El ser humano es tan previsible que todo el género puede encuadrarse en los personajes-tipo que hay en un cuento: héroe, anti-héroe, princesa, villano, maldito o bufón de la corte. Hasta la suma de todos ellos es predecible, y ya los griegos o mayas pensaban que el devenir de los acontecimientos es rutinario como un eclipse. Más tarde Hegel pensó parecido, y Marx le puso la guinda diciendo que la Historia ocurre dos veces, la primera como tragedia y la segunda como tomadura de pelo.
Estamos en esas, viviendo un remake constante con guerras y putsch en directo, a veces con más con afán viral y exhibicionista que puramente propagandístico. Es tal el caudal de datos sobre presente y pasado, que el flujo de re-elaboraciones supera con mucho a una realidad que se desdibuja tanto como cuando no hay fuentes. Pasa a segundo plano y prevalece el metadiscurso.

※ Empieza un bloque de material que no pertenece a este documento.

### src/rtl/axis_packetizer_pkg.sv
// Shared types and widths for the ping-pong AXI4-Stream packetizer.
package axis_packetizer_pkg;

    typedef enum logic [1:0] {
        ST_IDLE = 2'd0,
        ST_HDR  = 2'd1,
        ST_DATA = 2'd2
    } out_state_e;

    // Header beat carries a 16-bit packet sequence number
    localparam int unsigned SEQ_W     = 16;
    localparam int unsigned HDR_BEATS = 1;

    function automatic int unsigned idx_width(input int unsigned len);
        return (len > 1) ? $clog2(len) : 1;
    endfunction

    localparam int unsigned PKT_LEN_DEF = 8;
    localparam int unsigned IDX_W_DEF   = idx_width(PKT_LEN_DEF);

endpackage

### src/rtl/pp_bank_buffer.sv
// Two-bank word store with per-bank full flags; read port is a plain mux.
module pp_bank_buffer #(
    parameter int unsigned DATA_W  = 32,
    parameter int unsigned PKT_LEN = 8,
    parameter int unsigned IDX_W   = 3
) (
    input  logic              clock,
    input  logic              reset_n,
    input  logic              wr_en,
    input  logic              wr_bank,
    input  logic [IDX_W-1:0]  wr_idx,
    input  logic [DATA_W-1:0] wr_data,
    input  logic              set_full,
    input  logic              clr_full,
    input  logic              rd_bank,
    input  logic [IDX_W-1:0]  rd_idx,
    output logic [DATA_W-1:0] rd_data,
    output logic [1:0]        full
);

    logic [DATA_W-1:0] mem [2][PKT_LEN];

    always_ff @(posedge clock) begin
        if (wr_en) mem[wr_bank][wr_idx] <= wr_data;
    end

    // Set and clear never address the same bank: writer only fills an empty bank
    always_ff @(posedge clock or negedge reset_n) begin
        if (!reset_n) begin
            full <= 2'b00;
        end else begin
            if (set_full) full[wr_bank] <= 1'b1;
            if (clr_full) full[rd_bank] <= 1'b0;
        end
    end

    assign rd_data = mem[rd_bank][rd_idx];

endmodule

### src/rtl/axis_packetizer_pp.sv
// Ping-pong packetizer: gathers PKT_LEN strobed words per bank, streams each full bank.
// Optional header beat with sequence number when AXIS_PKT_HEADER_EN is defined.
module axis_packetizer_pp
    import axis_packetizer_pkg::*;
#(
    parameter int unsigned DATA_W  = 32,
    parameter int unsigned PKT_LEN = 8,
    parameter int unsigned CNT_W   = 16
) (
    input  logic              clock,
    input  logic              reset_n,
    input  logic [DATA_W-1:0] data_in,
    input  logic              valid,
    input  logic              flush,
    output logic [DATA_W-1:0] TDATA,
    output logic              TVALID,
    output logic              TLAST,
    input  logic              TREADY,
    output logic              overflow,
    output logic [CNT_W-1:0]  drop_cnt
);

    localparam int unsigned     IDX_W    = idx_width(PKT_LEN);
    localparam logic [IDX_W-1:0] LAST_IDX = IDX_W'(PKT_LEN - 1);

    logic              wbank, rbank;
    logic [IDX_W-1:0]  widx, ridx, ridx_d, rd_idx;
    logic [1:0]        full;
    logic [DATA_W-1:0] rd_data, tdata_d;
    logic              tvalid_d, tlast_d, release_c;
    logic              wr_take, wr_drop, wr_done;
    out_state_e        state, state_d;
`ifdef AXIS_PKT_HEADER_EN
    logic [SEQ_W-1:0]  seq;
`endif

    // A bank clearing this cycle still reads as full, so that write is dropped
    assign wr_take = valid & ~flush & ~full[wbank];
    assign wr_drop = valid & ~flush &  full[wbank];
    assign wr_done = wr_take & (widx == LAST_IDX);

    pp_bank_buffer #(
        .DATA_W  (DATA_W),
        .PKT_LEN (PKT_LEN),
        .IDX_W   (IDX_W)
    ) u_buf (
        .clock    (clock),
        .reset_n  (reset_n),
        .wr_en    (wr_take),
        .wr_bank  (wbank),
        .wr_idx   (widx),
        .wr_data  (data_in),
        .set_full (wr_done),
        .clr_full (release_c),
        .rd_bank  (rbank),
        .rd_idx   (rd_idx),
        .rd_data  (rd_data),
        .full     (full)
    );

    // Write side: index, bank toggle, drop accounting
    always_ff @(posedge clock or negedge reset_n) begin
        if (!reset_n) begin
            widx     <= '0;
            wbank    <= 1'b0;
            overflow <= 1'b0;
            drop_cnt <= '0;
        end else begin
            if (flush) begin
                widx <= '0;
            end else if (wr_take) begin
                if (wr_done) begin
                    widx  <= '0;
                    wbank <= ~wbank;
                end else begin
                    widx <= widx + IDX_W'(1);
                end
            end
            if (wr_drop) begin
                overflow <= 1'b1;
                if (drop_cnt != '1) drop_cnt <= drop_cnt + CNT_W'(1);
            end
        end
    end

    // Output FSM state and registered stream outputs
    always_ff @(posedge clock or negedge reset_n) begin
        if (!reset_n) begin
            state  <= ST_IDLE;
            ridx   <= '0;
            rbank  <= 1'b0;
            TVALID <= 1'b0;
            TLAST  <= 1'b0;
            TDATA  <= '0;
        end else begin
            state  <= state_d;
            ridx   <= ridx_d;
            rbank  <= rbank ^ release_c;
            TVALID <= tvalid_d;
            TLAST  <= tlast_d;
            TDATA  <= tdata_d;
        end
    end

`ifdef AXIS_PKT_HEADER_EN
    always_ff @(posedge clock or negedge reset_n) begin
        if (!reset_n)       seq <= '0;
        else if (release_c) seq <= seq + SEQ_W'(1);
    end
`endif

    // Next beat is fetched one cycle ahead so outputs stay registered
    always_comb begin
        state_d   = state;
        ridx_d    = ridx;
        tvalid_d  = TVALID;
        tlast_d   = TLAST;
        tdata_d   = TDATA;
        release_c = 1'b0;
        rd_idx    = '0;
        case (state)
            ST_IDLE: begin
                if (full[rbank]) begin
                    tvalid_d = 1'b1;
                    tlast_d  = 1'b0;
                    ridx_d   = '0;
`ifdef AXIS_PKT_HEADER_EN
                    state_d  = ST_HDR;
                    tdata_d  = DATA_W'(seq);
`else
                    state_d  = ST_DATA;
                    tdata_d  = rd_data;
`endif
                end
            end
`ifdef AXIS_PKT_HEADER_EN
            ST_HDR: begin
                if (TREADY) begin
                    state_d = ST_DATA;
                    tdata_d = rd_data;
                    tlast_d = 1'b0;
                end
            end
`endif
            ST_DATA: begin
                rd_idx = (ridx == LAST_IDX) ? '0 : ridx + IDX_W'(1);
                if (TREADY) begin
                    if (ridx == LAST_IDX) begin
                        release_c = 1'b1;
                        state_d   = ST_IDLE;
                        tvalid_d  = 1'b0;
                        tlast_d   = 1'b0;
                        tdata_d   = '0;
                    end else begin
                        ridx_d  = rd_idx;
                        tdata_d = rd_data;
                        tlast_d = (rd_idx == LAST_IDX);
                    end
                end
            end
            default: state_d = ST_IDLE;
        endcase
    end

endmodule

Con estos mimbres se tejen las “revoluciones” del XXI, capaces de desatarse por un pañuelo que ondea al viento en Teherán. Resulta muy clarificador (y esquizofrénico al mismo tiempo) que el Occidente samaritano ignore su propio sometimiento y reaccione en cambio con fuerza para reivindicar la melena de las mujeres persas, quitándole carga simbólica al velo y poniendo el acento en su libertad de ponerse guapas. Una frivolidad a la altura de los dichos apócrifos de María Antonieta, en la que la vanguardia la constituyen ya no las masas hambrientas frente a las barricadas, sino los retos viralizados de actrices de media tabla desmelenándose (literalmente) ante sus webcams. Un buen contraste teniendo en cuenta el ataque que la belleza y lo normativo sufren por estos lares, donde por otra parte a veces se reivindica el derecho de las mujeres islamizadas a llevar velo.

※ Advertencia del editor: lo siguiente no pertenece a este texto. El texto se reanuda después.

**src/rtl/uart_rx_fifo_if.sv**
```systemverilog
// uart_rx_fifo bus: receiver byte input, consumer read port and status.
// master drives the receiver/consumer side, slave is the FIFO.
interface uart_rx_fifo_if #(
  parameter int DEPTH_LOG2 = 4
);
  logic                  uart_rec;
  logic [7:0]            uart_data_in;
  logic                  rd_req;
  logic                  overflow_clr;
  logic [7:0]            rd_data;
  logic                  rd_valid;
  logic                  empty;
  logic                  full;
  logic [DEPTH_LOG2:0]   count;
  logic                  overflow;
  logic                  idle_timeout;

  modport master (
    output uart_rec, uart_data_in, rd_req, overflow_clr,
    input  rd_data, rd_valid, empty, full, count,
    input  overflow, idle_timeout
  );

  modport slave (
    input  uart_rec, uart_data_in, rd_req, overflow_clr,
    output rd_data, rd_valid, empty, full, count,
    output overflow, idle_timeout
  );
endinterface

```
**src/rtl/uart_rx_fifo.sv**
```systemverilog
// UART receive FIFO: edge-detected write, 1-cycle read, sticky overflow.
// Optional idle-line timeout pulse under UART_RX_FIFO_TIMEOUT_EN.
module uart_rx_fifo #(
  parameter int DEPTH_LOG2  = 4,
  parameter int TIMEOUT_CYC = 1040
) (
  input logic           sys_clk,
  input logic           sys_rst_n,
  uart_rx_fifo_if.slave bus
);
  localparam int DEPTH = 1 << DEPTH_LOG2;
  localparam logic [DEPTH_LOG2:0] FULL_CNT =
    (DEPTH_LOG2+1)'(DEPTH);

  if (TIMEOUT_CYC < 1 || TIMEOUT_CYC > 65535) begin : g_bad_to
    $error("TIMEOUT_CYC out of range");
  end

  logic [7:0]            mem [DEPTH];
  logic                  rec_d;
  logic [DEPTH_LOG2-1:0] wptr;
  logic [DEPTH_LOG2-1:0] rptr;
  logic [DEPTH_LOG2:0]   cnt;
  logic [DEPTH_LOG2:0]   cnt_nxt;
  logic [7:0]            rd_data_q;
  logic                  rd_valid_q;
  logic                  empty_q;
  logic                  full_q;
  logic                  ovf_q;
  logic                  wr;
  logic                  wr_acc;
  logic                  rd_acc;
  logic                  drop;

  assign wr     = bus.uart_rec & ~rec_d;
  assign rd_acc = bus.rd_req & ~empty_q;
  assign wr_acc = wr & (~full_q | rd_acc);
  assign drop   = wr & ~wr_acc;

  always_comb begin
    cnt_nxt = cnt;
    unique case (1'b1)
      wr_acc & ~rd_acc: cnt_nxt = cnt + 1'b1;
      ~wr_acc & rd_acc: cnt_nxt = cnt - 1'b1;
      default:          cnt_nxt = cnt;
    endcase
  end

  // Storage has no reset; contents are don't-care until written.
  always_ff @(posedge sys_clk) begin
    if (wr_acc)
      mem[wptr] <= bus.uart_data_in;
  end

  always_ff @(posedge sys_clk or negedge sys_rst_n) begin
    if (!sys_rst_n) begin
      rec_d      <= 1'b0;
      wptr       <= '0;
      rptr       <= '0;
      cnt        <= '0;
      empty_q    <= 1'b1;
      full_q     <= 1'b0;
      rd_data_q  <= 8'h00;
      rd_valid_q <= 1'b0;
      ovf_q      <= 1'b0;
    end else begin
      rec_d      <= bus.uart_rec;
      cnt        <= cnt_nxt;
      empty_q    <= (cnt_nxt == '0);
      full_q     <= (cnt_nxt == FULL_CNT);
      rd_valid_q <= rd_acc;
      if (wr_acc)
        wptr <= wptr + 1'b1;
      if (rd_acc) begin
        rd_data_q <= mem[rptr];
        rptr      <= rptr + 1'b1;
      end
      if (drop)
        ovf_q <= 1'b1;
      else if (bus.overflow_clr)
        ovf_q <= 1'b0;
    end
  end

  assign bus.rd_data  = rd_data_q;
  assign bus.rd_valid = rd_valid_q;
  assign bus.empty    = empty_q;
  assign bus.full     = full_q;
  assign bus.count    = cnt;
  assign bus.overflow = ovf_q;

`ifdef UART_RX_FIFO_TIMEOUT_EN
  localparam logic [15:0] TO_LIM = 16'(TIMEOUT_CYC);

  logic [15:0] to_cnt;
  logic        to_q;

  // Saturates at the limit so the pulse fires once per idle period.
  always_ff @(posedge sys_clk or negedge sys_rst_n) begin
    if (!sys_rst_n) begin
      to_cnt <= '0;
      to_q   <= 1'b0;
    end else if (wr_acc || empty_q) begin
      to_cnt <= '0;
      to_q   <= 1'b0;
    end else if (to_cnt != TO_LIM) begin
      to_cnt <= to_cnt + 1'b1;
      to_q   <= (to_cnt == TO_LIM - 1'b1);
    end else begin
      to_q   <= 1'b0;
    end
  end

  assign bus.idle_timeout = to_q;
`else
  assign bus.idle_timeout = 1'b0;
`endif

endmodule

```
**src/flat_wrapper.sv**
```systemverilog
// flat-port wrapper written by rule: the top's interface ports become plain ports
module uart_rx_fifo_flat 
#(
  parameter int DEPTH_LOG2  = 4,
  parameter int TIMEOUT_CYC = 1040
)
  (sys_clk, sys_rst_n, bus_uart_rec, bus_uart_data_in, bus_rd_req, bus_overflow_clr, bus_rd_data, bus_rd_valid, bus_empty, bus_full, bus_count, bus_overflow, bus_idle_timeout);
  uart_rx_fifo_if #(.DEPTH_LOG2(DEPTH_LOG2)) bus_i ();
  input logic sys_clk;
  input logic sys_rst_n;
  input wire logic [$bits(bus_i.uart_rec)-1:0] bus_uart_rec;
  input wire logic [$bits(bus_i.uart_data_in)-1:0] bus_uart_data_in;
  input wire logic [$bits(bus_i.rd_req)-1:0] bus_rd_req;
  input wire logic [$bits(bus_i.overflow_clr)-1:0] bus_overflow_clr;
  output wire logic [$bits(bus_i.rd_data)-1:0] bus_rd_data;
  output wire logic [$bits(bus_i.rd_valid)-1:0] bus_rd_valid;
  output wire logic [$bits(bus_i.empty)-1:0] bus_empty;
  output wire logic [$bits(bus_i.full)-1:0] bus_full;
  output wire logic [$bits(bus_i.count)-1:0] bus_count;
  output wire logic [$bits(bus_i.overflow)-1:0] bus_overflow;
  output wire logic [$bits(bus_i.idle_timeout)-1:0] bus_idle_timeout;
  assign bus_i.uart_rec = bus_uart_rec;
  assign bus_i.uart_data_in = bus_uart_data_in;
  assign bus_i.rd_req = bus_rd_req;
  assign bus_i.overflow_clr = bus_overflow_clr;
  assign bus_rd_data = bus_i.rd_data;
  assign bus_rd_valid = bus_i.rd_valid;
  assign bus_empty = bus_i.empty;
  assign bus_full = bus_i.full;
  assign bus_count = bus_i.count;
  assign bus_overflow = bus_i.overflow;
  assign bus_idle_timeout = bus_i.idle_timeout;
  uart_rx_fifo #(.DEPTH_LOG2(DEPTH_LOG2), .TIMEOUT_CYC(TIMEOUT_CYC)) u_core (.sys_clk(sys_clk), .sys_rst_n(sys_rst_n), .bus(bus_i));
endmodule
```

Con tanta pluralidad líquida, que es el ropaje nuevo del individualismo, uno no sabe a qué carta quedarse, y si ya el viejo Shah, Rezah Pahlevi, logró hacer buenos a los ayatolás en el 79, ahora son las revoluciones de colorines las que nos hacen subir la guardia, sea en Teherán, en Kiev o, más atrás en el tiempo, en Belgrado, Prístina o las primaveras árabes, donde al amparo de eslóganes neutros e irrebatibles como la libertad, se orquestaron revueltas de tuerca colonialistas.
Siendo sinceros, no es nada nuevo. Ni siquiera lo de poner como excusa un pañuelo o un Lamborghini. Que se lo pregunten si no al marqués de Esquilache, que tuvo que irse corriendo a Nápoles tras intentar cambiar el sombrero y la capa con la que se embozaban los majos del XVIII en ese Madrid garbancero y hosco que, quizá por primera vez, atizó el chovinismo para defender intereses privados.